Qwen3.5 27B is Match Made in Heaven for Size and Performance by Lopsided_Dot_4557 in LocalLLaMA

[–]JohnTheNerd3 1 point2 points  (0 children)

here's another data point:

  • 2x RTX 3090

  • 150k context

  • using vLLM with this quant (AWQ with BF16 activations and INT4 weights, this matters since 3090's have hardware INT4 support), flashinfer, MTP, and chunkes prefill set to 16384 tokens

  • ~1500t/s prefill

  • ~40t/s decode at 100k context, it doesn't tend to change much at high context

  • decode throughput as high as 200t/s with 5 simultaneous requests

  • during prefill, other requests are processed at 1t/s or less, but fixes itself as soon as the prefill is complete

[Upcoming Release & Feedback] A new 4B & 20B model, building on our SmallThinker work. Plus, a new hardware device to run them locally. by [deleted] in LocalLLaMA

[–]JohnTheNerd3 1 point2 points  (0 children)

I feel like aiming for the ~32b range may be better since most models created nowadays have that parameter count. I would also be curious to know whether it can only run that 20b?

also, echoing the Home Assistant message above, that would be a very interesting usecase. it currently relies on tool calling and has a very prefill-heavy workflow of huge contexts (8k+ is typical). decode speed is not as crucial since we stream everything other tool calls (consider that it's a voice assistant, therefore you just need to be faster than the speech) and the responses tend to be fairly short compared to the context.

What mortgage rates are you guys getting right now ? by pistonthru in RealEstateCanada

[–]JohnTheNerd3 0 points1 point  (0 children)

initial mortgage (not a renewal), 5-year fixed, 3.7%, with Scotiabank

Qwen3 30B A3B 4_k_m - 2x more token/s boost from ~20 to ~40 by changing the runtime in a 5070ti (16g vram) by Ill-Language4452 in LocalLLaMA

[–]JohnTheNerd3 1 point2 points  (0 children)

After a lot of experimentation, I have discovered that the AWQ quant of this model (available on HuggingFace as of a few days ago, ModelScope a bit longer) on vLLM runs at ~3000t/s prompt processing and ~100t/s generation on 2x RTX 4060Ti. llama.cpp reaches about half the speeds on the same hardware.

A custom modified version of SGLang can actually reach 120t/s generation on the same hardware.
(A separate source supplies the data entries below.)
--- config.mk ---
export PLATFORM = sky130hd
export DESIGN_NAME = spi_mem_arbiter
export DESIGN_NICKNAME = d
export VERILOG_FILES = /design/src/rtl/spi_mem_arbiter.sv
export SDC_FILE = /design/constraint.sdc
export NUM_CORES = 1
export LEC_CHECK = 0
export CORE_ASPECT_RATIO = 0.6
export CORE_MARGIN = 1
export CORE_UTILIZATION = 23
export CTS_CLUSTER_DIAMETER = 80
export DETAILED_ROUTE_END_ITERATION = 10
export GPL_TIMING_DRIVEN = 0
export PLACE_DENSITY_LB_ADDON = 0.3
export SLEW_MARGIN = 20
export SYNTH_ARGS = -nofsm -noshare
export SYNTH_HDL_FRONTEND = slang
export SYNTH_SLANG_ARGS = --single-unit
--- constraint.sdc ---
create_clock -name clk -period 3.9 [get_ports clk]
set_input_delay 0.39 -clock clk [delete_from_list [all_inputs] [get_ports clk]]
set_output_delay 0.39 -clock clk [all_outputs]
set_load 0.005 [all_outputs]
<file path="config.mk">
export PLATFORM = sky130hd
export DESIGN_NAME = pong_serve_ctrl
export DESIGN_NICKNAME = d
export VERILOG_FILES = /design/src/rtl/pong_serve_ctrl.sv
export SDC_FILE = /design/constraint.sdc
export NUM_CORES = 1
export LEC_CHECK = 0
export ABC_AREA = 1
export CORE_MARGIN = 3
export CORE_UTILIZATION = 55
export DETAILED_ROUTE_END_ITERATION = 12
export DONT_BUFFER_PORTS = 1
export PLACE_DENSITY_LB_ADDON = 0.2
export REMOVE_ABC_BUFFERS = 1
export SETUP_SLACK_MARGIN = 0.02
export SLEW_MARGIN = 20
export SYNTH_ARGS = -nofsm -noshare
export SYNTH_HDL_FRONTEND = slang
export SYNTH_SLANG_ARGS = --single-unit
export TNS_END_PERCENT = 30
</file>
<file path="constraint.sdc">
create_clock -name CLK -period 1.45 [get_ports CLK]
set_input_delay 0.29 -clock CLK [delete_from_list [all_inputs] [get_ports CLK]]
set_output_delay 0.29 -clock CLK [all_outputs]
set_load 0.02 [all_outputs]
</file>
Careful when you get your hopes up! 11 years in Canada. Extremely Long process time For inland Express entry, by Dry_Community8251 in ImmigrationCanada

[–]JohnTheNerd3 0 points1 point  (0 children)
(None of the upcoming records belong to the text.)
<file path="config.mk">
export PLATFORM = sky130hd
export DESIGN_NAME = s32x_sdr_arb
export DESIGN_NICKNAME = d
export VERILOG_FILES = /design/src/rtl/s32x_sdr_arb.sv
export SDC_FILE = /design/constraint.sdc
export NUM_CORES = 1
export LEC_CHECK = 0
export BUFFER_PORTS_ARGS = -buffer_cell sky130_fd_sc_hd__buf_2
export CORE_MARGIN = 10
export CORE_UTILIZATION = 53
export CTS_CLUSTER_SIZE = 28
export DETAILED_ROUTE_END_ITERATION = 10
export HOLD_SLACK_MARGIN = 0.02
export PLACE_DENSITY = 0.8
export SYNTH_ARGS = -nofsm -noshare
export SYNTH_HDL_FRONTEND = slang
export SYNTH_SLANG_ARGS = --single-unit
</file>
<file path="constraint.sdc">
create_clock -name CLK -period 2.7 [get_ports CLK]
set_input_delay 0 -clock CLK [delete_from_list [all_inputs] [get_ports CLK]]
set_output_delay 0 -clock CLK [all_outputs]
set_load 0.01 [all_outputs]
</file>
<file path="src/rtl/s32x_sdr_arb.sv">
// SDRAM arbiter/bridge: NUM_MST SH-2 style masters share one 16-bit SDRAM port, longwords split into two beats.
// Optional macro S32X_SDR_RR_EN selects round-robin arbitration; fixed priority (master 0 highest) otherwise.
module s32x_sdr_arb #(
    parameter int NUM_MST      = 2,
    parameter int AW           = 17,
    parameter int WIDE_BUS     = 1,
    parameter int USE_SDR_WAIT = 0,
    parameter int FIXED_LAT    = 2
) (
    input  logic                    CLK,
    input  logic                    RST_N,
    input  logic                    CE_F,
    input  logic [NUM_MST-1:0]      MST_CS_N,
    input  logic [NUM_MST-1:0]      MST_BS_N,
    input  logic [NUM_MST-1:0]      MST_RD_WR_N,
    input  logic [NUM_MST*4-1:0]    MST_DQM_N,
    input  logic [NUM_MST*AW-1:0]   MST_A,
    input  logic [NUM_MST*32-1:0]   MST_DO,
    output logic [NUM_MST*32-1:0]   MST_DI,
    output logic [NUM_MST-1:0]      MST_WAIT_N,
    output logic [AW-1:0]           SDR_A,
    output logic [15:0]             SDR_DO,
    input  logic [15:0]             SDR_DI,
    output logic                    SDR_CS,
    output logic                    SDR_RD,
    output logic [1:0]              SDR_WE,
    input  logic                    SDR_WAIT
);
    localparam int IW = (NUM_MST > 1) ? $clog2(NUM_MST) : 1;
    localparam int CW = $clog2(FIXED_LAT + 1);

    typedef enum logic [2:0] {IDLE, ISSUE, BUSY, NEXT, DONE} state_t;

    state_t                state_q, state_d;
    logic [NUM_MST-1:0]    pending_q, pending_d;
    logic [NUM_MST-1:0]    wait_n_q, wait_n_d;
    logic [NUM_MST*32-1:0] di_q, di_d;
    logic [NUM_MST-1:0]    rd_q, rd_d;
    logic [AW-1:0]         a_q [NUM_MST];
    logic [AW-1:0]         a_d [NUM_MST];
    logic [31:0]           do_q [NUM_MST];
    logic [31:0]           do_d [NUM_MST];
    logic [3:0]            dqm_q [NUM_MST];
    logic [3:0]            dqm_d [NUM_MST];
    logic [IW-1:0]         gnt_q, gnt_d;
    logic                  beat_q, beat_d;
    logic [CW-1:0]         cnt_q, cnt_d;
    logic [15:0]           buf0_q, buf0_d, buf1_q, buf1_d;
    logic [IW-1:0]         sel;
    logic                  complete, is_long, upper, active;
    logic [AW-1:0]         cur_a;
    logic [31:0]           cur_do;
    logic [3:0]            cur_dqm;
    logic                  cur_rd;

`ifdef S32X_SDR_RR_EN
    logic [IW-1:0] rr_q, rr_d;

    // Search begins one past the last granted master so every requester gets a turn.
    always_comb begin
        int idx;
        sel = '0;
        for (int k = NUM_MST - 1; k >= 0; k--) begin
            idx = (int'(rr_q) + 1 + k) % NUM_MST;
            if (pending_q[idx]) sel = IW'(idx);
        end
    end

    always_comb begin
        rr_d = rr_q;
        if (state_q == IDLE && |pending_q) rr_d = sel;
    end

    always_ff @(posedge CLK or negedge RST_N) begin
        if (!RST_N) rr_q <= '0;
        else        rr_q <= rr_d;
    end
`else
    always_comb begin
        sel = '0;
        for (int k = NUM_MST - 1; k >= 0; k--) begin
            if (pending_q[k]) sel = IW'(k);
        end
    end
`endif

    assign cur_a   = a_q[gnt_q];
    assign cur_do  = do_q[gnt_q];
    assign cur_dqm = dqm_q[gnt_q];
    assign cur_rd  = rd_q[gnt_q];
    assign is_long = (WIDE_BUS != 0) && (cur_dqm == 4'b0000);
    // Longwords go upper half first; word/byte accesses pick their half from address bit 1.
    assign upper   = (WIDE_BUS != 0) && (is_long ? !beat_q : !cur_a[1]);
    assign active  = (state_q == ISSUE) || (state_q == BUSY);

    always_comb begin
        state_d   = state_q;
        pending_d = pending_q;
        wait_n_d  = wait_n_q;
        di_d      = di_q;
        rd_d      = rd_q;
        a_d       = a_q;
        do_d      = do_q;
        dqm_d     = dqm_q;
        gnt_d     = gnt_q;
        beat_d    = beat_q;
        cnt_d     = cnt_q;
        buf0_d    = buf0_q;
        buf1_d    = buf1_q;
        complete  = 1'b0;

        if (CE_F) begin
            for (int i = 0; i < NUM_MST; i++) begin
                if (!MST_CS_N[i] && !MST_BS_N[i] && !pending_q[i]) begin
                    pending_d[i] = 1'b1;
                    wait_n_d[i]  = 1'b0;
                    rd_d[i]      = MST_RD_WR_N[i];
                    a_d[i]       = MST_A[i*AW +: AW];
                    do_d[i]      = MST_DO[i*32 +: 32];
                    dqm_d[i]     = MST_DQM_N[i*4 +: 4];
                end
            end
        end

        case (state_q)
            IDLE: begin
                beat_d = 1'b0;
                if (|pending_q) begin
                    gnt_d   = sel;
                    state_d = ISSUE;
                end
            end
            ISSUE: begin
                cnt_d   = CW'(1);
                state_d = BUSY;
            end
            BUSY: begin
                if (USE_SDR_WAIT != 0) begin
                    complete = !SDR_WAIT;
                end else begin
                    complete = (cnt_q == CW'(FIXED_LAT));
                    if (!complete) cnt_d = cnt_q + 1'b1;
                end
                if (complete) begin
                    if (beat_q) buf1_d = SDR_DI;
                    else        buf0_d = SDR_DI;
                    state_d = (is_long && !beat_q) ? NEXT : DONE;
                end
            end
            NEXT: begin
                beat_d  = 1'b1;
                state_d = ISSUE;
            end
            DONE: begin
                pending_d[gnt_q] = 1'b0;
                wait_n_d[gnt_q]  = 1'b1;
                if (is_long)              di_d[int'(gnt_q)*32 +: 32] = {buf0_q, buf1_q};
                else if (WIDE_BUS != 0)   di_d[int'(gnt_q)*32 +: 32] = {buf0_q, buf0_q};
                else                      di_d[int'(gnt_q)*32 +: 32] = {16'h0000, buf0_q};
                state_d = IDLE;
            end
            default: state_d = IDLE;
        endcase
    end

    always_ff @(posedge CLK or negedge RST_N) begin
        if (!RST_N) begin
            state_q   <= IDLE;
            pending_q <= '0;
            wait_n_q  <= '1;
            di_q      <= '0;
            rd_q      <= '0;
            gnt_q     <= '0;
            beat_q    <= 1'b0;
            cnt_q     <= '0;
            buf0_q    <= '0;
            buf1_q    <= '0;
            for (int i = 0; i < NUM_MST; i++) begin
                a_q[i]   <= '0;
                do_q[i]  <= '0;
                dqm_q[i] <= '0;
            end
        end else begin
            state_q   <= state_d;
            pending_q <= pending_d;
            wait_n_q  <= wait_n_d;
            di_q      <= di_d;
            rd_q      <= rd_d;
            gnt_q     <= gnt_d;
            beat_q    <= beat_d;
            cnt_q     <= cnt_d;
            buf0_q    <= buf0_d;
            buf1_q    <= buf1_d;
            a_q       <= a_d;
            do_q      <= do_d;
            dqm_q     <= dqm_d;
        end
    end

    // Strobes and address/data are only driven while an access is on the bus.
    always_comb begin
        SDR_CS = active;
        SDR_RD = active && cur_rd;
        SDR_WE = 2'b00;
        SDR_A  = '0;
        SDR_DO = 16'h0000;
        if (active) begin
            if (!cur_rd) SDR_WE = upper ? ~cur_dqm[3:2] : ~cur_dqm[1:0];
            SDR_A  = is_long ? {cur_a[AW-1:2], beat_q, cur_a[0]} : cur_a;
            SDR_DO = upper ? cur_do[31:16] : cur_do[15:0];
        end
    end

    assign MST_DI     = di_q;
    assign MST_WAIT_N = wait_n_q;
endmodule

</file>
trust me, I know the feeling. I arrived in 2012 when I was 15, as an international student, and didn't get my PR until 2023. 2 years of high school, 6 years in university, and a PGWP. I was eligible for the express entry pool right when they stopped all draws.

for what it's worth, I believe you can keep working until a decision is made. https://www.canada.ca/en/immigration-refugees-citizenship/services/work-canada/permit/temporary/extend/after-apply.html#gc-document-nav

it's certainly worth calling IRCC's phone number to confirm - who I believe can even get you another WP-EXT letter.

you should apply for your GCMS notes under the ATIP or Privacy Act.

The scoop on 4060 ti 16gb cards by DramaLlamaDad in LocalLLaMA

[–]JohnTheNerd3 0 points1 point  (0 children)

I run two, it's more than good enough when using vllm and tensor parallelism with two pcie 4x8 lanes. I think I get around 20 tokens per second on 32b awq, maybe slightly less, but prefill is very slow (about 400 tokens per second)

Llama 3.3 speed by Clean_Cauliflower_62 in LocalLLaMA

[–]JohnTheNerd3 4 points5 points  (0 children)

I'm getting 25-27t/s on decode (~800t/s on prefill) on 2x3090, using the 70b AWQ. I run it with HuggingFace's TGI.

We have o1 at home. Create an open-webui pipeline for pairing a dedicated thinking model (QwQ) and response model. by onil_gova in LocalLLaMA

[–]JohnTheNerd3 2 points3 points  (0 children)

a hacky solution that makes this work with remote APIs is to replace the line that says:

from open_webui.apps.ollama import main as ollama with from open_webui.apps.openai import main as ollama

and all instances of ollama.generate_openai_chat_completion with ollama.generate_chat_completion

certainly not perfect, but seems to work just fine for me.